▶ [Data for this exercise]:
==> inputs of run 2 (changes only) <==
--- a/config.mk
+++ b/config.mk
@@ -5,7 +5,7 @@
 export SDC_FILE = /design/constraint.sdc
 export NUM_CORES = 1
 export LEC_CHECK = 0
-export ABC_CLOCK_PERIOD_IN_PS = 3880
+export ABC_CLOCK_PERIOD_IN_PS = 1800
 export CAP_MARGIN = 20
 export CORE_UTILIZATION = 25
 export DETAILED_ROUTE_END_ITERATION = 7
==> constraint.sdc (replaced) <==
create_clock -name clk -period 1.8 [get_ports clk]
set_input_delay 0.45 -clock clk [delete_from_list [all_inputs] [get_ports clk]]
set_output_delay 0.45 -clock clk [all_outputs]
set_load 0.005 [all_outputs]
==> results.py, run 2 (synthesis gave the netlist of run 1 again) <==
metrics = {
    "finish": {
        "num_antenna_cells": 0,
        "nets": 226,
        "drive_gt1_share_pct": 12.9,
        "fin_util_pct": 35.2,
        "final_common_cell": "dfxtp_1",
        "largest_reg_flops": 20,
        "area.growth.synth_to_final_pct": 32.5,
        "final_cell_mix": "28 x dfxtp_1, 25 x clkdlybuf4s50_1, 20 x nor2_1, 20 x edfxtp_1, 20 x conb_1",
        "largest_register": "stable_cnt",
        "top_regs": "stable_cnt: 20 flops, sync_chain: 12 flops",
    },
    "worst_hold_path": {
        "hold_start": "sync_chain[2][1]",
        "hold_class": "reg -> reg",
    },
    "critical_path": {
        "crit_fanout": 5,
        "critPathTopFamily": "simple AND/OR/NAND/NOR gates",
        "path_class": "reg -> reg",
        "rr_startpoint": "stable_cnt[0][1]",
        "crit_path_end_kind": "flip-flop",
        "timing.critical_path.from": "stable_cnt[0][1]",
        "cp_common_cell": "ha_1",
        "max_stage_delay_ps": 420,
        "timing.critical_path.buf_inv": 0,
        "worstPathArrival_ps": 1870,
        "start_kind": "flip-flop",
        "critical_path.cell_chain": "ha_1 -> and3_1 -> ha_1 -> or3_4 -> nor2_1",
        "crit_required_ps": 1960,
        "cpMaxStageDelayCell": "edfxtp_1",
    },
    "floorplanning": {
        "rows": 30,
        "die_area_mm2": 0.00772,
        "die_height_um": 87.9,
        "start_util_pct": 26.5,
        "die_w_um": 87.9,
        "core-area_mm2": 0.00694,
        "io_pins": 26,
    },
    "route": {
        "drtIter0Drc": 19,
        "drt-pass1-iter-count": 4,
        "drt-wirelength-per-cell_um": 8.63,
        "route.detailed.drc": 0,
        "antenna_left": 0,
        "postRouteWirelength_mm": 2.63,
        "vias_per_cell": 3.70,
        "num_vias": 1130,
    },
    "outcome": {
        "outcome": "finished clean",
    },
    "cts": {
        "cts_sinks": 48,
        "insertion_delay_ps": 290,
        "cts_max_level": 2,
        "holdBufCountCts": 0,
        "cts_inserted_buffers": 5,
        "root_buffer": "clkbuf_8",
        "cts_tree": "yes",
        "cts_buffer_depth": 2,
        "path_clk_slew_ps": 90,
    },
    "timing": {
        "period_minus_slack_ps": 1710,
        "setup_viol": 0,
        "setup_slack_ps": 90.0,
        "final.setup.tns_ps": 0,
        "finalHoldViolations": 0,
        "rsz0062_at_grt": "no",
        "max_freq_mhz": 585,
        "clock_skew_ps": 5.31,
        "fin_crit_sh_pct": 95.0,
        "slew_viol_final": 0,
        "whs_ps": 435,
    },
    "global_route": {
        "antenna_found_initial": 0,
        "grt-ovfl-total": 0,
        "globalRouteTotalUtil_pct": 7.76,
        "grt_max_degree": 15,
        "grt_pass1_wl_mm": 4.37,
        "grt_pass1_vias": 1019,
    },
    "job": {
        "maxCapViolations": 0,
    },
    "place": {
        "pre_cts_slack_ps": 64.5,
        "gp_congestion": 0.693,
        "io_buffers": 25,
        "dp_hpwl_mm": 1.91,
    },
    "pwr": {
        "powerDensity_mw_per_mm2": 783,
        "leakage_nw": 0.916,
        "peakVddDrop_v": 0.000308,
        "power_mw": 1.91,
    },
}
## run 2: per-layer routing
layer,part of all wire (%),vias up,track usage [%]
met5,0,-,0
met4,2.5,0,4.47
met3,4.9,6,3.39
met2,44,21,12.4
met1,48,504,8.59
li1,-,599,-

▶ [Task instructions]:
Search the entries for the string "timing" and collect each line that has it.

▶ [Exercise response]:
        "timing.critical_path.from": "stable_cnt[0][1]",
        "timing.critical_path.buf_inv": 0,
    "timing": {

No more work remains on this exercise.